| DATASET EXTRACT |
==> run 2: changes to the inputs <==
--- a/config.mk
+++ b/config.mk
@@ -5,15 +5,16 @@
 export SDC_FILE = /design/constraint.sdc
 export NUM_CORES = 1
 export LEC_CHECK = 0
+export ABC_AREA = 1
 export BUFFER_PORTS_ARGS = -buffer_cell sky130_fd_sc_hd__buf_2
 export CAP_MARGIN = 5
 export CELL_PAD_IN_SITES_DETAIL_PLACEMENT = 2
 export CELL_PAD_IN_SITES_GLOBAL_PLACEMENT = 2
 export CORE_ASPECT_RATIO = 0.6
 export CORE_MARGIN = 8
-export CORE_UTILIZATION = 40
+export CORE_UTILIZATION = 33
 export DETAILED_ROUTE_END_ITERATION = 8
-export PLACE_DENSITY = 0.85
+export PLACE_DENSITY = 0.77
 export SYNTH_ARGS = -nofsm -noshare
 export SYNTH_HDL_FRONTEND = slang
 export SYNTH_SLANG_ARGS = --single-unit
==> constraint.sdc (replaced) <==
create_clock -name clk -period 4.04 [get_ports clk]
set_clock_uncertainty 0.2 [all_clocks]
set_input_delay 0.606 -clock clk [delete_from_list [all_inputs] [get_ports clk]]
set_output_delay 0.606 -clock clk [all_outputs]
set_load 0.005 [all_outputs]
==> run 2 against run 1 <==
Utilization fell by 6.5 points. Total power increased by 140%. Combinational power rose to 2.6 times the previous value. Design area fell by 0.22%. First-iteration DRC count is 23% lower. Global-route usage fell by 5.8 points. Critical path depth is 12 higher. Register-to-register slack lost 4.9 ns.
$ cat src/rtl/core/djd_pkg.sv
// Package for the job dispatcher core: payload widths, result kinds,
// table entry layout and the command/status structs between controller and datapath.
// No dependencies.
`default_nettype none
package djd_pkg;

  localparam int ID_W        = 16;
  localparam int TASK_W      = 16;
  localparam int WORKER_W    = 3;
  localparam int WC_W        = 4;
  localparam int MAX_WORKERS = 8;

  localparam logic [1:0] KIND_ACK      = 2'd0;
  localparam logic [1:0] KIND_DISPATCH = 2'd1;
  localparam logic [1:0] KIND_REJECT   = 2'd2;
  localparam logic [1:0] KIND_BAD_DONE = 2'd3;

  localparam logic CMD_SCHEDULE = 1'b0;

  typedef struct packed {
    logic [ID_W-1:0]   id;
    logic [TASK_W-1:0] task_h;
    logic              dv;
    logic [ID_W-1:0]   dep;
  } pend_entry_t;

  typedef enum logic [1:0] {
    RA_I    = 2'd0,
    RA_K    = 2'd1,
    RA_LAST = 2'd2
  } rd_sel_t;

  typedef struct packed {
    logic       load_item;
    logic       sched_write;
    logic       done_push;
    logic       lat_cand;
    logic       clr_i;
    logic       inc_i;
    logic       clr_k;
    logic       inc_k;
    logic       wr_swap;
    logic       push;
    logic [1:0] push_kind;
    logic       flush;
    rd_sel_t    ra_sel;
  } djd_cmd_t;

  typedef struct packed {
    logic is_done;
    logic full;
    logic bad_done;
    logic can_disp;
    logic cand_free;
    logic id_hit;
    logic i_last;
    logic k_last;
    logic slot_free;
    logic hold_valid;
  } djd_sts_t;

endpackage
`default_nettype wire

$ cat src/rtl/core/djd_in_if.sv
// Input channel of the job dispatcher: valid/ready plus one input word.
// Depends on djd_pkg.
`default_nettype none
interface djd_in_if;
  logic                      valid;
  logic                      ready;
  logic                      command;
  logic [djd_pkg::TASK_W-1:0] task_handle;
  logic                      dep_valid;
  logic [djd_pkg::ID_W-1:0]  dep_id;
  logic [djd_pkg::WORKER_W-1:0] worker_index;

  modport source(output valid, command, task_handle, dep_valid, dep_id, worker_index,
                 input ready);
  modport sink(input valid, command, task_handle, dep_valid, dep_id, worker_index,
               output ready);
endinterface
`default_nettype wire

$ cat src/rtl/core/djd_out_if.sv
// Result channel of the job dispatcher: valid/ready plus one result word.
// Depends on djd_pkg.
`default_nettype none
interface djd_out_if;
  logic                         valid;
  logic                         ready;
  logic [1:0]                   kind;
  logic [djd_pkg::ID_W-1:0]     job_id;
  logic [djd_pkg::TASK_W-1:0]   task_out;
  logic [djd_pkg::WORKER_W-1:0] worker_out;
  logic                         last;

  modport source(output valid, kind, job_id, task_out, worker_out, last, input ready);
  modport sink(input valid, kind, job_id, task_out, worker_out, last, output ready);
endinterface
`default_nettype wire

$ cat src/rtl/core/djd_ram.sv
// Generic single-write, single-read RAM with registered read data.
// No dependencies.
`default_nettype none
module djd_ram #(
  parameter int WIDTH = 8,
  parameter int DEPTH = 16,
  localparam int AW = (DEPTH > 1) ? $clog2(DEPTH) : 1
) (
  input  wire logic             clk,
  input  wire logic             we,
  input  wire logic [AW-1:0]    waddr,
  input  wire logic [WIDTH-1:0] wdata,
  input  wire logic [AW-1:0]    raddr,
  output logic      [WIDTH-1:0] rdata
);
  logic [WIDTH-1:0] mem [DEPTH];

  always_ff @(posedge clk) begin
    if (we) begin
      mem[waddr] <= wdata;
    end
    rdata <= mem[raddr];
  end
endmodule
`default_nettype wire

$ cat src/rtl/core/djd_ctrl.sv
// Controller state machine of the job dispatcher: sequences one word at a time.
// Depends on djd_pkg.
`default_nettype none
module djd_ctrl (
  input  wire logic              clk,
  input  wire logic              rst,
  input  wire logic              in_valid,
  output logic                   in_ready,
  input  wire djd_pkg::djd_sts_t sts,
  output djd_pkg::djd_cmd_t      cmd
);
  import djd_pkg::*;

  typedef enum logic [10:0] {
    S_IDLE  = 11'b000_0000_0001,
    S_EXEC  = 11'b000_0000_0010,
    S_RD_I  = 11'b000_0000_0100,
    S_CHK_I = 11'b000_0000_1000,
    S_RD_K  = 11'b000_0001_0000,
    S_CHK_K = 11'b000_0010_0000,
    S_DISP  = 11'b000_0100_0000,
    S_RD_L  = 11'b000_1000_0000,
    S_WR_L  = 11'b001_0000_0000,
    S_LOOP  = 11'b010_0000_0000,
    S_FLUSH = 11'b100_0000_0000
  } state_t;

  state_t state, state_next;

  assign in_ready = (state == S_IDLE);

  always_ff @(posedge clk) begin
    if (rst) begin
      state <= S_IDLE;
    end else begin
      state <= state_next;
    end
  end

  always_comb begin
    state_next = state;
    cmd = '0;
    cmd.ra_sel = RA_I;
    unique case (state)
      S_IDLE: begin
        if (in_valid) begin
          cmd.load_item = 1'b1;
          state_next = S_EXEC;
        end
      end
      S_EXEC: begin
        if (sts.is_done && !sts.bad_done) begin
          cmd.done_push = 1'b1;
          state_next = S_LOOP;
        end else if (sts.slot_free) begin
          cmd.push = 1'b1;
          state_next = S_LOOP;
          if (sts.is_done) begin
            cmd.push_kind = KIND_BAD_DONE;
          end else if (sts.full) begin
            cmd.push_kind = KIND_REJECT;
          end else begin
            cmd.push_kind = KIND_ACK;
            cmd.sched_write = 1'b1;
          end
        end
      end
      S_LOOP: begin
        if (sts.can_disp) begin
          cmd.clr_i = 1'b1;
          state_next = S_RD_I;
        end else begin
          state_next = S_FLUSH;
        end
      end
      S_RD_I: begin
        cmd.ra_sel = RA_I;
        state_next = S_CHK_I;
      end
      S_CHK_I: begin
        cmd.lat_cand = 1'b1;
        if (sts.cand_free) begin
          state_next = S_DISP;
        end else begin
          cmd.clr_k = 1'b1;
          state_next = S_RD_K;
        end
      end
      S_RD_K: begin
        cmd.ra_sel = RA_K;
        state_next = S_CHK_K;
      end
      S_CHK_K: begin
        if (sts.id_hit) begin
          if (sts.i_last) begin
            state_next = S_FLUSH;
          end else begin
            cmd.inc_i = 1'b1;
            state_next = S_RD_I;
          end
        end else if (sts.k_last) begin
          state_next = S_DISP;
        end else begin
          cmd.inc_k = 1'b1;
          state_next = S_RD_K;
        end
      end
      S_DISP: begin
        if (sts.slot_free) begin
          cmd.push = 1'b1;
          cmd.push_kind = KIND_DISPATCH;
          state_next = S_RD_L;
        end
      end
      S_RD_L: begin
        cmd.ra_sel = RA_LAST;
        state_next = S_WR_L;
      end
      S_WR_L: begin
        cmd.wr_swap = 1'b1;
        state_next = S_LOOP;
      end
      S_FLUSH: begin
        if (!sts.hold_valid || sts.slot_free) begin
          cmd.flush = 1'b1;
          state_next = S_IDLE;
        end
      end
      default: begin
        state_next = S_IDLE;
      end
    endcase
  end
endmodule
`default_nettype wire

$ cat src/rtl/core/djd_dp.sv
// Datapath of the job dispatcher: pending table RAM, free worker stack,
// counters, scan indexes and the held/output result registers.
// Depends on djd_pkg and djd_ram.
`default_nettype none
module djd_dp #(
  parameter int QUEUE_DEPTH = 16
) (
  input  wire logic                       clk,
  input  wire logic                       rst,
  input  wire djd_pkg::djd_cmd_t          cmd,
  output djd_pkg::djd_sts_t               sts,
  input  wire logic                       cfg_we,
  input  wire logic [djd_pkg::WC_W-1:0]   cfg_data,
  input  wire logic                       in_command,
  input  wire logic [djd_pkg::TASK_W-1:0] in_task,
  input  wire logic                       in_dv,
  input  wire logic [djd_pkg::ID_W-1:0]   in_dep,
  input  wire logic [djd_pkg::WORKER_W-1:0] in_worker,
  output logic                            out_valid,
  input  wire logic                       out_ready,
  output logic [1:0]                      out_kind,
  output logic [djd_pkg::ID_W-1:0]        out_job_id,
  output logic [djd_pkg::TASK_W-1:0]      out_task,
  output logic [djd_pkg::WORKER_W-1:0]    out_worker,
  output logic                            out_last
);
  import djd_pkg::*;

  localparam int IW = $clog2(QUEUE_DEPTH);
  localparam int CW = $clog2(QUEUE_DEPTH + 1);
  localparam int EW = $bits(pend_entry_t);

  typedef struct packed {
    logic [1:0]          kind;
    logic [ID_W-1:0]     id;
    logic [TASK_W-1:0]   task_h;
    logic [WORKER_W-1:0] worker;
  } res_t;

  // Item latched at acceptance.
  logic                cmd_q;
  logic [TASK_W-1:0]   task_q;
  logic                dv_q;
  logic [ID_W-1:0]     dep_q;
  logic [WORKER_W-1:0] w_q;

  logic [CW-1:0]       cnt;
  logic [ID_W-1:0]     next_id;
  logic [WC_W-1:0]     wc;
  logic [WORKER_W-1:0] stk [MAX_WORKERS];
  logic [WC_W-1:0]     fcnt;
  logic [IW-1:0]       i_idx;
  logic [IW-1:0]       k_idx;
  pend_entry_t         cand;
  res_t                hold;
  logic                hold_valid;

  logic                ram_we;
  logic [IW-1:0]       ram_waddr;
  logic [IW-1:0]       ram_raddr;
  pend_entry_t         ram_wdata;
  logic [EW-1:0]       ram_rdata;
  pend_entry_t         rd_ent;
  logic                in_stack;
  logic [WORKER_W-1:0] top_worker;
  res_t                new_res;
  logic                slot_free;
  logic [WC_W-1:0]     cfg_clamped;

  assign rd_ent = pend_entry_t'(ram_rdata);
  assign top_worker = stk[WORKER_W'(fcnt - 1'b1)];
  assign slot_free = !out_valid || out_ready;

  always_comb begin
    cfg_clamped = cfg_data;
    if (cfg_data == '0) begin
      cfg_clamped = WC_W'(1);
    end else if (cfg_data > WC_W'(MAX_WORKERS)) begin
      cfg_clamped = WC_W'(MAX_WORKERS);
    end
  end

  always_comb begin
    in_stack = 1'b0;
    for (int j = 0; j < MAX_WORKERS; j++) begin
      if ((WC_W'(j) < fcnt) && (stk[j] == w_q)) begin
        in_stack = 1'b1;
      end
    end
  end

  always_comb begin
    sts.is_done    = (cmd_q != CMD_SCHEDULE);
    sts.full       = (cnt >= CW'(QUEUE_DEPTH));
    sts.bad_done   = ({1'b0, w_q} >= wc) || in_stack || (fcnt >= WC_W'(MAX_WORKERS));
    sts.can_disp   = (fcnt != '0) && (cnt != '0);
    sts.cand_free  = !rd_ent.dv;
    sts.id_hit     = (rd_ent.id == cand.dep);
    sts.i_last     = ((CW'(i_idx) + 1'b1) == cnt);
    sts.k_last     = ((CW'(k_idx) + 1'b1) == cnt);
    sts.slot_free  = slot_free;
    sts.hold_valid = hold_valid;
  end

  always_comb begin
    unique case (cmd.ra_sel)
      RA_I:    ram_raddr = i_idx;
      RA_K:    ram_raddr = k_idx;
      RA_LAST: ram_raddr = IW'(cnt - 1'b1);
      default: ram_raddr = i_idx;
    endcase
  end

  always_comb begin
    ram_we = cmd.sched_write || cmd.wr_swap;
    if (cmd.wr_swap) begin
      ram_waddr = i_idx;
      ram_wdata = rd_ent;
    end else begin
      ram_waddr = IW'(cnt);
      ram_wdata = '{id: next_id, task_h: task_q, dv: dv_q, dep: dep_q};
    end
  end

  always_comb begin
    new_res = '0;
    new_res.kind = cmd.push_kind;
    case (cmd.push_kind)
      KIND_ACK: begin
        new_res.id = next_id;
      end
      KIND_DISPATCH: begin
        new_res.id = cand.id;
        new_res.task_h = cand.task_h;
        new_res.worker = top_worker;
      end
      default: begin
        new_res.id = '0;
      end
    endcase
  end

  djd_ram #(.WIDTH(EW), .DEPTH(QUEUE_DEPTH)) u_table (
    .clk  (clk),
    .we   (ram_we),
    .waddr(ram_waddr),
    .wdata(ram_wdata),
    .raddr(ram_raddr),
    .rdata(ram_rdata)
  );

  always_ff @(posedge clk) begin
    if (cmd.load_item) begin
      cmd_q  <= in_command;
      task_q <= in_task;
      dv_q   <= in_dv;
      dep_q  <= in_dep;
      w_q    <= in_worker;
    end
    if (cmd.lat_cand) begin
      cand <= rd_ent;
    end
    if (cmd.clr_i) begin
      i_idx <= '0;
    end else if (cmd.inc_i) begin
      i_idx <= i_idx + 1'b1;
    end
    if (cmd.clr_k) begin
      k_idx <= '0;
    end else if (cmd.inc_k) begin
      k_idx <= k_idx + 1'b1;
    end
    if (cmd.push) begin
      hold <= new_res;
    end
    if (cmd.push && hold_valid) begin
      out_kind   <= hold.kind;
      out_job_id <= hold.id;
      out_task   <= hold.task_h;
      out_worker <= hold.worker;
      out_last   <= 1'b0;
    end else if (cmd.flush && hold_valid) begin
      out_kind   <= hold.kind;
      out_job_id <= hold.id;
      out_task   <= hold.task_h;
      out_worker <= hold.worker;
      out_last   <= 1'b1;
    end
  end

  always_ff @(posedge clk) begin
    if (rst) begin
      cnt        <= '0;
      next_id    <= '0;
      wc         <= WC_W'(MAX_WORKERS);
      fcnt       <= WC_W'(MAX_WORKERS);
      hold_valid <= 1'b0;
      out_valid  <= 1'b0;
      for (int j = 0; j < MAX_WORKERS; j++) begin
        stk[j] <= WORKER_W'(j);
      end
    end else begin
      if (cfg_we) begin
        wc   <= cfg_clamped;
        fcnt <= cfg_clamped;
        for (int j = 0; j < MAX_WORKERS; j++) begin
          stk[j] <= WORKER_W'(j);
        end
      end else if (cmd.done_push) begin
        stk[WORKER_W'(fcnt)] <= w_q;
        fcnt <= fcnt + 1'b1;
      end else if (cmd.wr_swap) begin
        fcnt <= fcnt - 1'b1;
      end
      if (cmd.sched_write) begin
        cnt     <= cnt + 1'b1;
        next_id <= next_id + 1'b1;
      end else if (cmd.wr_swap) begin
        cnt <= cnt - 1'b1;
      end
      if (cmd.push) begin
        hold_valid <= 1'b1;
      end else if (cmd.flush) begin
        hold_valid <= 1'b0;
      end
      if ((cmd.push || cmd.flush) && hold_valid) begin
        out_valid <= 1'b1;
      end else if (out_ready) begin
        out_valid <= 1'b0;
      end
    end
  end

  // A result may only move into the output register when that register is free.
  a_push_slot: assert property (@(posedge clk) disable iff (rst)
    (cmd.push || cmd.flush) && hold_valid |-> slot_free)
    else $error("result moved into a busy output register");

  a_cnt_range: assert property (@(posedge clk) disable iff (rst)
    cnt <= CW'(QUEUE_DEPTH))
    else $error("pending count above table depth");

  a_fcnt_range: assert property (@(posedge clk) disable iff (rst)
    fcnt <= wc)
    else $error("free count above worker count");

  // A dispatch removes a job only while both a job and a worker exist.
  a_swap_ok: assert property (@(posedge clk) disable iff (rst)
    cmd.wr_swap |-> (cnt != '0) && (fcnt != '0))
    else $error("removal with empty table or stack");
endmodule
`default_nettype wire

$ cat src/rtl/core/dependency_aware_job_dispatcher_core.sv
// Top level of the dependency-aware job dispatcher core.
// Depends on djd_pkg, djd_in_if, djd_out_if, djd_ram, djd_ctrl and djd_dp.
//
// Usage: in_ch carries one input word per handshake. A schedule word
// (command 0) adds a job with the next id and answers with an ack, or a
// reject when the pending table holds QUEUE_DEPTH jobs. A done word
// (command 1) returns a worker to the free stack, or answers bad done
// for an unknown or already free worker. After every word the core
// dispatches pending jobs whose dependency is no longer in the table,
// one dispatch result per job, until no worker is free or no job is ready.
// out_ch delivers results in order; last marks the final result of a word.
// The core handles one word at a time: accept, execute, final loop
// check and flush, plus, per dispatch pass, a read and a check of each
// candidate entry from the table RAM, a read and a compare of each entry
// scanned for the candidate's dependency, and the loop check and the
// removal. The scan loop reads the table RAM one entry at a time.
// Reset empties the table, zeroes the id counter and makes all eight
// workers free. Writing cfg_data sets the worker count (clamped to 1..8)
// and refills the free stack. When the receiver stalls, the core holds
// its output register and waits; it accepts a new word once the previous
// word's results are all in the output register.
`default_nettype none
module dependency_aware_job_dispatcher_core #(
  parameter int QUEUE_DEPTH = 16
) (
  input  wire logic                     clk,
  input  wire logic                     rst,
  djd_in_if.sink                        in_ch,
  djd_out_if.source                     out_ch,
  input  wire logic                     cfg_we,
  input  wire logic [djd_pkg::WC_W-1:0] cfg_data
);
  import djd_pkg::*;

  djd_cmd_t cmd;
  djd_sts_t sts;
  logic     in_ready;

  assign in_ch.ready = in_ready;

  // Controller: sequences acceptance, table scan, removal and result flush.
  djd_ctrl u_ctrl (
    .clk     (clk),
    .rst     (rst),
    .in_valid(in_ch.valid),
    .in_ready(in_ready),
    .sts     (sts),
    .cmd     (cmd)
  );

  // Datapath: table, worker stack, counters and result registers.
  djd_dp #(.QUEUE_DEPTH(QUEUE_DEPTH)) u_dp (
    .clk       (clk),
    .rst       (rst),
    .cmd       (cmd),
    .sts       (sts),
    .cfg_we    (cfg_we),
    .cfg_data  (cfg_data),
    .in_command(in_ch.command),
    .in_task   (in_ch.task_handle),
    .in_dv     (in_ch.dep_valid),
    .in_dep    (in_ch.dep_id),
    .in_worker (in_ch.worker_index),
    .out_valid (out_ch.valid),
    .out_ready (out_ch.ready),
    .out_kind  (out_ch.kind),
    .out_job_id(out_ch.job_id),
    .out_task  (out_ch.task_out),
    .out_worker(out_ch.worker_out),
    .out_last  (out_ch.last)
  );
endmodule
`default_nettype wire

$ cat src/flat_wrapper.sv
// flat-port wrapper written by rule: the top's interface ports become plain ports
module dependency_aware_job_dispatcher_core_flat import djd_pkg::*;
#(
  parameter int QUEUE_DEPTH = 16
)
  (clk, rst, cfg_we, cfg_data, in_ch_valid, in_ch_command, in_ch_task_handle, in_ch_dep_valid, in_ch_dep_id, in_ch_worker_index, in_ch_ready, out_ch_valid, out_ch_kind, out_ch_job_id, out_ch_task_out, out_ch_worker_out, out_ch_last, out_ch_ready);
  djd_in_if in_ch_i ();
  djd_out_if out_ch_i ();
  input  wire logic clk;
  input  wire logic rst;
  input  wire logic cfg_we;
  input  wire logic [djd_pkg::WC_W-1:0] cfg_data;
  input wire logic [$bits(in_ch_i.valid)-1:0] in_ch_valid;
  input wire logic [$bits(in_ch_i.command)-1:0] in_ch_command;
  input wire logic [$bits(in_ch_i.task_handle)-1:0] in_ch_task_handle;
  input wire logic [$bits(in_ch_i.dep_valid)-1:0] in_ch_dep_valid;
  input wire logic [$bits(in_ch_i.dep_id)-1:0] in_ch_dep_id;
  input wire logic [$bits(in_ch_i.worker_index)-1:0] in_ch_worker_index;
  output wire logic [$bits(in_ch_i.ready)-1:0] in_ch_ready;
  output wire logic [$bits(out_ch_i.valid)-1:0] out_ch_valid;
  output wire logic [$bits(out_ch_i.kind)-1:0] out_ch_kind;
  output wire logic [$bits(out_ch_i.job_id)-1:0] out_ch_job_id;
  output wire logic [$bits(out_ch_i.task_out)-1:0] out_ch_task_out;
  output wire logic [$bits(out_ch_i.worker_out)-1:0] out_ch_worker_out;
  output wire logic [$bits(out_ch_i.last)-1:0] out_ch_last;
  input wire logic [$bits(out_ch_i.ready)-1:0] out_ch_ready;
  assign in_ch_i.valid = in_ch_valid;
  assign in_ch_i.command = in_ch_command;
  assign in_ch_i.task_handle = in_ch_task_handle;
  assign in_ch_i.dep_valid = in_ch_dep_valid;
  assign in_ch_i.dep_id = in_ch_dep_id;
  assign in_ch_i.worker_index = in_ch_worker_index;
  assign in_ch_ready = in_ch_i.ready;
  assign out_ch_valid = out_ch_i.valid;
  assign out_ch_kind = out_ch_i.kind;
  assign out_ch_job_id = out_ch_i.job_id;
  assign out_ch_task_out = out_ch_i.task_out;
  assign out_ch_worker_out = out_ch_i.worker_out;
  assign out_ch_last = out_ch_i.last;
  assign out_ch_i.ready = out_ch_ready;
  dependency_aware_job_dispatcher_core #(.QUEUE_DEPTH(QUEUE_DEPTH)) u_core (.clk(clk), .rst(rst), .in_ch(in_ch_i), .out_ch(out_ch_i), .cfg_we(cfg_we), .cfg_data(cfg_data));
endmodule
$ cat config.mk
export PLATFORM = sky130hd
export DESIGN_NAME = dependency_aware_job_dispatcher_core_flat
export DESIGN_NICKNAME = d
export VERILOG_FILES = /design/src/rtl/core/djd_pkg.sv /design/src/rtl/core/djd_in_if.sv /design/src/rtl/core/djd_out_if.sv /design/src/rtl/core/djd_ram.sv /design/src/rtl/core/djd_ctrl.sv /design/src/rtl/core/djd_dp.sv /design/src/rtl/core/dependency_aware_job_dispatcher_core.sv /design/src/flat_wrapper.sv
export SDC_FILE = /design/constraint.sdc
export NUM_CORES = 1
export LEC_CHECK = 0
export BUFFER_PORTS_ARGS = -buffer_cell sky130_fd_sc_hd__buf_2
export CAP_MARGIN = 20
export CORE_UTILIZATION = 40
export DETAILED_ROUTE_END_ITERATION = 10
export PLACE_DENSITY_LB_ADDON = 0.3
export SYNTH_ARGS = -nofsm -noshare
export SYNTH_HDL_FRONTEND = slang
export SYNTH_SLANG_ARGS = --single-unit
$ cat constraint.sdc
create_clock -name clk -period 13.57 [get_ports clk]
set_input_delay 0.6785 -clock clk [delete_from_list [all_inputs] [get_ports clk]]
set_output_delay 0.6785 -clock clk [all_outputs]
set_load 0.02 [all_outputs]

| PROBLEM REQUIREMENTS |
For this exercise, please copy exactly the lines of the material above from its first line through the line where "Package for the" appears.

| EXERCISE OUTPUT |
==> run 2: changes to the inputs <==
--- a/config.mk
+++ b/config.mk
@@ -5,15 +5,16 @@
 export SDC_FILE = /design/constraint.sdc
 export NUM_CORES = 1
 export LEC_CHECK = 0
+export ABC_AREA = 1
 export BUFFER_PORTS_ARGS = -buffer_cell sky130_fd_sc_hd__buf_2
 export CAP_MARGIN = 5
 export CELL_PAD_IN_SITES_DETAIL_PLACEMENT = 2
 export CELL_PAD_IN_SITES_GLOBAL_PLACEMENT = 2
 export CORE_ASPECT_RATIO = 0.6
 export CORE_MARGIN = 8
-export CORE_UTILIZATION = 40
+export CORE_UTILIZATION = 33
 export DETAILED_ROUTE_END_ITERATION = 8
-export PLACE_DENSITY = 0.85
+export PLACE_DENSITY = 0.77
 export SYNTH_ARGS = -nofsm -noshare
 export SYNTH_HDL_FRONTEND = slang
 export SYNTH_SLANG_ARGS = --single-unit
==> constraint.sdc (replaced) <==
create_clock -name clk -period 4.04 [get_ports clk]
set_clock_uncertainty 0.2 [all_clocks]
set_input_delay 0.606 -clock clk [delete_from_list [all_inputs] [get_ports clk]]
set_output_delay 0.606 -clock clk [all_outputs]
set_load 0.005 [all_outputs]
==> run 2 against run 1 <==
Utilization fell by 6.5 points. Total power increased by 140%. Combinational power rose to 2.6 times the previous value. Design area fell by 0.22%. First-iteration DRC count is 23% lower. Global-route usage fell by 5.8 points. Critical path depth is 12 higher. Register-to-register slack lost 4.9 ns.
$ cat src/rtl/core/djd_pkg.sv
// Package for the job dispatcher core: payload widths, result kinds,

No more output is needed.